Gridley ordenó que los hombres se agruparan más todavía, y luego señaló al otro extremo de la explanada.

—Nuestra única posibilidad de salvarnos —dijo—, es atravesar la explanada antes de que nos cerquen los tigres al rodear a todos estos monstruos. Hemos avanzado demasiado a través de la explanada para intentar retroceder hasta el punto de partida y refugiarnos en los árboles, porque los tigres están muy cerca y nos cerrarían el paso. ¡Manteneos todos bien unidos y que nadie haga fuego a menos que nos veamos atacados!

—¡Mirad! —exclamó ahora von Horst—. ¡Los tigres comienzan a entrar en la explanada por todos los lados! ¡Han rodeado por completo a sus presas!

—Pero por el sendero de enfrente todavía no hay tigres, bwana —dijo Muviro.

El grupo comenzó a atravesar la explanada, en la que bestias y monstruos se movían de un lado a otro dando muestras de un nerviosismo y una inquietud extremas.

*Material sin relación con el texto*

`config.mk`:
```
export PLATFORM = sky130hd
export DESIGN_NAME = escaped_line_tokenizer_core
export DESIGN_NICKNAME = d
export VERILOG_FILES = /design/src/elt_pkg.sv /design/src/elt_parser.sv /design/src/escaped_line_tokenizer_core.sv
export SDC_FILE = /design/constraint.sdc
export NUM_CORES = 1
export LEC_CHECK = 0
export BUFFER_PORTS_ARGS = -buffer_cell sky130_fd_sc_hd__buf_2
export CORE_ASPECT_RATIO = 0.6
export CORE_MARGIN = 1
export CORE_UTILIZATION = 45
export CTS_CLUSTER_SIZE = 30
export DETAILED_ROUTE_END_ITERATION = 16
export GPL_TIMING_DRIVEN = 0
export PLACE_DENSITY_LB_ADDON = 0.12
export SLEW_MARGIN = 5
export SYNTH_ARGS = -nofsm -noshare
export SYNTH_HDL_FRONTEND = slang
export SYNTH_SLANG_ARGS = --single-unit
export TNS_END_PERCENT = 100
```
`constraint.sdc`:
```
create_clock -name clk_i -period 3.04 [get_ports clk_i]
set_input_delay 0 -clock clk_i [delete_from_list [all_inputs] [get_ports clk_i]]
set_output_delay 0 -clock clk_i [all_outputs]
set_load 0.02 [all_outputs]
```
**config.mk**
```make
export PLATFORM = sky130hd
export DESIGN_NAME = ppm_stream_decoder_unit
export DESIGN_NICKNAME = d
export VERILOG_FILES = /design/src/rtl/core/ppm_sdu_pkg.sv /design/src/rtl/core/ppm_sdu_parser.sv /design/src/rtl/core/ppm_sdu_out_buf.sv /design/src/rtl/core/ppm_stream_decoder_unit.sv
export VERILOG_INCLUDE_DIRS = /design/src /design/src/rtl/core
export SDC_FILE = /design/constraint.sdc
export NUM_CORES = 1
export LEC_CHECK = 0
export BUFFER_PORTS_ARGS = -buffer_cell sky130_fd_sc_hd__buf_2
export CAP_MARGIN = 25
export CELL_PAD_IN_SITES_DETAIL_PLACEMENT = 2
export CELL_PAD_IN_SITES_GLOBAL_PLACEMENT = 2
export CORE_UTILIZATION = 45
export CTS_CLUSTER_SIZE = 12
export DETAILED_ROUTE_END_ITERATION = 10
export HOLD_SLACK_MARGIN = 0.12
export PLACE_DENSITY = 0.84
export SLEW_MARGIN = 0
export SYNTH_ARGS = -nofsm -noshare
export SYNTH_HDL_FRONTEND = slang
export SYNTH_HIERARCHICAL = 1
export SYNTH_SLANG_ARGS = --single-unit
```
**constraint.sdc**
```tcl
create_clock -name clk -period 29.8 [get_ports clk]
set_input_delay 0 -clock clk [delete_from_list [all_inputs] [get_ports clk]]
set_output_delay 0 -clock clk [all_outputs]
set_load 0.01 [all_outputs]
```
**src/assert_macros.svh**
```systemverilog
// Assertion macros shared by the analog delta event scan RTL.
// Included by files that carry concurrent checks; needs nothing else.
`ifndef ASSERT_MACROS_SVH
`define ASSERT_MACROS_SVH

// Same-cycle implication, disabled while reset is asserted.
`define ASSERT_IMPL(lbl, clk_s, rst_s, ante, cons, msg) \
	lbl: assert property (@(posedge clk_s) disable iff (!rst_s) (ante) |-> (cons)) \
		else $error(msg);

// Next-cycle implication, disabled while reset is asserted.
`define ASSERT_NEXT(lbl, clk_s, rst_s, ante, cons, msg) \
	lbl: assert property (@(posedge clk_s) disable iff (!rst_s) (ante) |=> (cons)) \
		else $error(msg);

`endif

```
**src/ades_pkg.sv**
```systemverilog
// Shared constants, types and command/status structs of the analog delta event scan.
// Used by ades_ctrl, ades_dp and analog_delta_event_scan_top; depends on nothing.
package ades_pkg;

	localparam int CHANNELS = 8;
	localparam int CH_W     = (CHANNELS > 1) ? $clog2(CHANNELS) : 1;
	localparam int CNT_W    = $clog2(CHANNELS + 1);
	localparam int CFG_W    = 4;
	localparam int SAMPLE_W = 16;
	localparam int SEL_W    = 3;
	localparam int OP_W     = 2;

	typedef enum logic [OP_W-1:0] {
		OP_STORE = 2'd0,
		OP_DELTA = 2'd1,
		OP_CHECK = 2'd2
	} ades_op_t;

	typedef enum logic {
		ST_IDLE,
		ST_SCAN
	} ades_state_t;

	typedef struct packed {
		logic wr_sample;
		logic wr_delta;
		logic start;
		logic step;
		logic load;
		logic update;
	} ades_cmd_t;

	typedef struct packed {
		logic hit;
		logic scan_end;
		logic out_free;
	} ades_sts_t;

endpackage

```
**src/ades_ctrl.sv**
```systemverilog
// Controller of the analog delta event scan: input handshake and the scan sequencer.
// Depends on ades_pkg; drives the datapath ades_dp through ades_cmd_t / ades_sts_t.
module ades_ctrl (
	input  logic                      clk,
	input  logic                      arst_n,
	input  logic                      in_valid,
	input  logic [ades_pkg::OP_W-1:0] op,
	output logic                      in_ready,
	input  ades_pkg::ades_sts_t       sts,
	output ades_pkg::ades_cmd_t       cmd
);
	import ades_pkg::*;

	ades_state_t state_q;
	ades_state_t state_nxt;
	logic        accept;
	logic        finish;

	assign in_ready = (state_q == ST_IDLE);
	assign accept   = in_valid && in_ready;
	// The scan is over once a channel fires or the channel count is exhausted.
	assign finish   = sts.hit || sts.scan_end;

	always_ff @(posedge clk or negedge arst_n) begin
		if (!arst_n) begin
			state_q <= ST_IDLE;
		end else begin
			state_q <= state_nxt;
		end
	end

	always_comb begin
		state_nxt = state_q;
		case (state_q)
			ST_IDLE: begin
				if (accept && op == OP_CHECK) begin
					state_nxt = ST_SCAN;
				end
			end
			ST_SCAN: begin
				if (finish && sts.out_free) begin
					state_nxt = ST_IDLE;
				end
			end
			default: state_nxt = ST_IDLE;
		endcase
	end

	always_comb begin
		cmd = '0;
		case (state_q)
			ST_IDLE: begin
				cmd.wr_sample = accept && op == OP_STORE;
				cmd.wr_delta  = accept && op == OP_DELTA;
				cmd.start     = accept && op == OP_CHECK;
			end
			ST_SCAN: begin
				// A finished result waits here until the output register can take it.
				cmd.step   = !finish;
				cmd.load   = finish && sts.out_free;
				cmd.update = sts.hit && sts.out_free;
			end
			default: cmd = '0;
		endcase
	end

endmodule

```
**src/ades_dp.sv**
```systemverilog
// Datapath of the analog delta event scan: channel stores, scan index, compare and result register.
// Depends on ades_pkg; commanded by ades_ctrl.
module ades_dp (
	input  logic                          clk,
	input  logic                          arst_n,
	input  ades_pkg::ades_cmd_t           cmd,
	output ades_pkg::ades_sts_t           sts,
	input  logic [ades_pkg::SEL_W-1:0]    chan_sel,
	input  logic [ades_pkg::SAMPLE_W-1:0] value,
	input  logic                          cfg_wr_en,
	input  logic [ades_pkg::CFG_W-1:0]    cfg_wr_data,
	output logic                          out_valid,
	input  logic                          out_ready,
	output logic                          out_found,
	output logic [ades_pkg::SEL_W-1:0]    out_channel
);
	import ades_pkg::*;

	logic [SAMPLE_W-1:0] sample_q   [CHANNELS];
	logic [SAMPLE_W-1:0] reported_q [CHANNELS];
	logic [SAMPLE_W-1:0] delta_q    [CHANNELS];
	logic [CFG_W-1:0]    chan_count_q;
	logic [CNT_W-1:0]    limit_q;
	logic [CNT_W-1:0]    idx_q;
	logic                out_valid_q;
	logic                out_found_q;
	logic [SEL_W-1:0]    out_channel_q;

	logic [CH_W-1:0]     rd_idx;
	logic [CH_W-1:0]     wr_idx;
	logic                sel_ok;
	logic [SAMPLE_W-1:0] cur_sample;
	logic [SAMPLE_W-1:0] cur_reported;
	logic [SAMPLE_W-1:0] cur_delta;
	logic [SAMPLE_W:0]   diff;
	logic [SAMPLE_W:0]   abs_diff;
	logic                delta_pos;
	logic [CNT_W-1:0]    limit_nxt;

	assign rd_idx       = idx_q[CH_W-1:0];
	assign wr_idx       = CH_W'(chan_sel);
	assign sel_ok       = (int'(chan_sel) < CHANNELS);
	assign cur_sample   = sample_q[rd_idx];
	assign cur_reported = reported_q[rd_idx];
	assign cur_delta    = delta_q[rd_idx];

	// Exact 17-bit difference, so a full-scale swing does not wrap.
	assign diff      = {cur_sample[SAMPLE_W-1], cur_sample}
	                 - {cur_reported[SAMPLE_W-1], cur_reported};
	assign abs_diff  = diff[SAMPLE_W] ? (~diff + 1'b1) : diff;
	assign delta_pos = !cur_delta[SAMPLE_W-1] && (cur_delta != '0);

	assign limit_nxt = (int'(chan_count_q) > CHANNELS) ? CNT_W'(CHANNELS)
	                                                   : CNT_W'(chan_count_q);

	assign sts.scan_end = (idx_q >= limit_q);
	assign sts.hit      = !sts.scan_end && delta_pos && (abs_diff >= {1'b0, cur_delta});
	assign sts.out_free = !out_valid_q || out_ready;

	always_ff @(posedge clk or negedge arst_n) begin
		if (!arst_n) begin
			for (int i = 0; i < CHANNELS; i++) begin
				sample_q[i]   <= '0;
				reported_q[i] <= '0;
				delta_q[i]    <= '0;
			end
		end else begin
			if (cmd.wr_sample && sel_ok) begin
				sample_q[wr_idx] <= value;
			end
			if (cmd.wr_delta && sel_ok) begin
				delta_q[wr_idx] <= value;
			end
			if (cmd.update) begin
				reported_q[rd_idx] <= cur_sample;
			end
		end
	end

	always_ff @(posedge clk or negedge arst_n) begin
		if (!arst_n) begin
			chan_count_q <= '0;
			limit_q      <= '0;
			idx_q        <= '0;
			out_valid_q  <= 1'b0;
		end else begin
			if (cfg_wr_en) begin
				chan_count_q <= cfg_wr_data;
			end
			if (cmd.start) begin
				limit_q <= limit_nxt;
				idx_q   <= '0;
			end else if (cmd.step) begin
				idx_q <= idx_q + 1'b1;
			end
			if (cmd.load) begin
				out_valid_q <= 1'b1;
			end else if (out_ready) begin
				out_valid_q <= 1'b0;
			end
		end
	end

	always_ff @(posedge clk) begin
		if (cmd.load) begin
			out_found_q   <= sts.hit;
			out_channel_q <= sts.hit ? SEL_W'(rd_idx) : '0;
		end
	end

	assign out_valid   = out_valid_q;
	assign out_found   = out_found_q;
	assign out_channel = out_channel_q;

endmodule

```
**src/analog_delta_event_scan_top.sv**
```systemverilog
// Channel     | Direction | Transfer content
// s_axis      | in        | tuser: op; tdata: chan_sel, value
// m_axis      | out       | tuser: event_found; tdata: event_channel
// cfg_wr      | in        | channels_in_use, written whenever cfg_wr_en is high
//
// A store or delta write is taken on acceptance. After a check is accepted, the scan sequencer
// visits the channels one at a time, up to channels_in_use (capped at 8), until one fires.
// The output register frees the input side: writes are taken while a result waits.
// A finished check holds in the scan state while the output register is still full.
// Reset is asynchronous and clears all stores, the channel count and the result valid.
//
// Top level of the analog delta event scan; instantiates ades_ctrl and ades_dp.
// Depends on ades_pkg and assert_macros.svh.
`include "assert_macros.svh"

module analog_delta_event_scan_top (
	input  logic                       clk,
	input  logic                       arst_n,
	input  logic                       s_axis_tvalid,
	output logic                       s_axis_tready,
	input  logic [23:0]                s_axis_tdata,  // chan_sel[2:0], value[18:3], zero pad
	input  logic [ades_pkg::OP_W-1:0]  s_axis_tuser,  // op[1:0]
	output logic                       m_axis_tvalid,
	input  logic                       m_axis_tready,
	output logic [7:0]                 m_axis_tdata,  // event_channel[2:0], zero pad
	output logic                       m_axis_tuser,  // event_found[0]
	input  logic                       cfg_wr_en,
	input  logic [ades_pkg::CFG_W-1:0] cfg_wr_data
);
	import ades_pkg::*;

	ades_cmd_t        cmd;
	ades_sts_t        sts;
	logic [SEL_W-1:0] chan_sel;
	logic [SAMPLE_W-1:0] value;
	logic [SEL_W-1:0] event_channel;
	logic             event_found;

	assign chan_sel = s_axis_tdata[SEL_W-1:0];
	assign value    = s_axis_tdata[SEL_W+SAMPLE_W-1:SEL_W];

	ades_ctrl u_ctrl (
		.clk      (clk),
		.arst_n   (arst_n),
		.in_valid (s_axis_tvalid),
		.op       (s_axis_tuser),
		.in_ready (s_axis_tready),
		.sts      (sts),
		.cmd      (cmd)
	);

	ades_dp u_dp (
		.clk         (clk),
		.arst_n      (arst_n),
		.cmd         (cmd),
		.sts         (sts),
		.chan_sel    (chan_sel),
		.value       (value),
		.cfg_wr_en   (cfg_wr_en),
		.cfg_wr_data (cfg_wr_data),
		.out_valid   (m_axis_tvalid),
		.out_ready   (m_axis_tready),
		.out_found   (event_found),
		.out_channel (event_channel)
	);

	assign m_axis_tdata = {(8 - SEL_W)'(0), event_channel};
	assign m_axis_tuser = event_found;

	`ASSERT_IMPL(a_load_only_when_free, clk, arst_n, cmd.load, !m_axis_tvalid || m_axis_tready, "result register overwritten before transfer")
	`ASSERT_NEXT(a_valid_rises_on_load, clk, arst_n, !m_axis_tvalid && !cmd.load, !m_axis_tvalid, "result valid without a finished check")
	`ASSERT_IMPL(a_no_event_channel_zero, clk, arst_n, m_axis_tvalid && !m_axis_tuser, event_channel == '0, "channel nonzero when no event found")
	`ASSERT_IMPL(a_update_only_on_hit, clk, arst_n, cmd.update, cmd.load && sts.hit, "last-reported sample updated without a reported event")

endmodule
```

Hasta la aparición de los tigres, unas y otros habían mantenido una actitud casi tranquila, e incluso algunos de ellos pacían la hierba o mordisqueaban las hojas más bajas de los raros árboles que poblaban los alrededores de la explanada; pero con la aparición de los felinos todo había cambiado. Un enorme mastodonte, levantando su colosal trompa, lanzó un horrendo barrunto que semejaba un trompetazo de alarma, y, al momento, todo el rebaño de monstruos se puso en guardia. Ante la vista de los terribles felinos, todo el rebaño comenzó a rugir, a bufar y a barritar, formando un espantoso y ensordecedor concierto de mil demonios.

—¡Dios mío! —exclamó von Horst—. ¡Debe haber más de cien tigres!

Sus palabras no eran exageradas, ya que por todos los lados de la explanada, excepto el sendero que se abría frente a los expedicionarios, surgían los enormes tigres en cantidad incontable, rodeando a los monstruos que llenaban la explanada. El hecho de que no atacaran a sus enemigos demostraba que los tigres sentían cierto respeto y temor por muchos de los monstruos a los que habían acorralado, a muchos de los cuales no se hubieran atrevido a atacar de no ser tan superiores en número.

De pronto, un enorme mamut, alzando su rabo en el aire, irguiendo las peludas orejas, arrolló su trompa y embistió a los tigres. Pero un gran número de éstos, rugiendo de un modo espantoso, se lanzó enseguida al encuentro del osado enemigo. El mamut, acobardado, giró en redondo y volvió al lado del rebaño de mastodontes. De haber logrado abrir una brecha en el círculo de tigres, el grupo de bestias apresadas en la explanada hubiera podido huir hacia la cercana selva.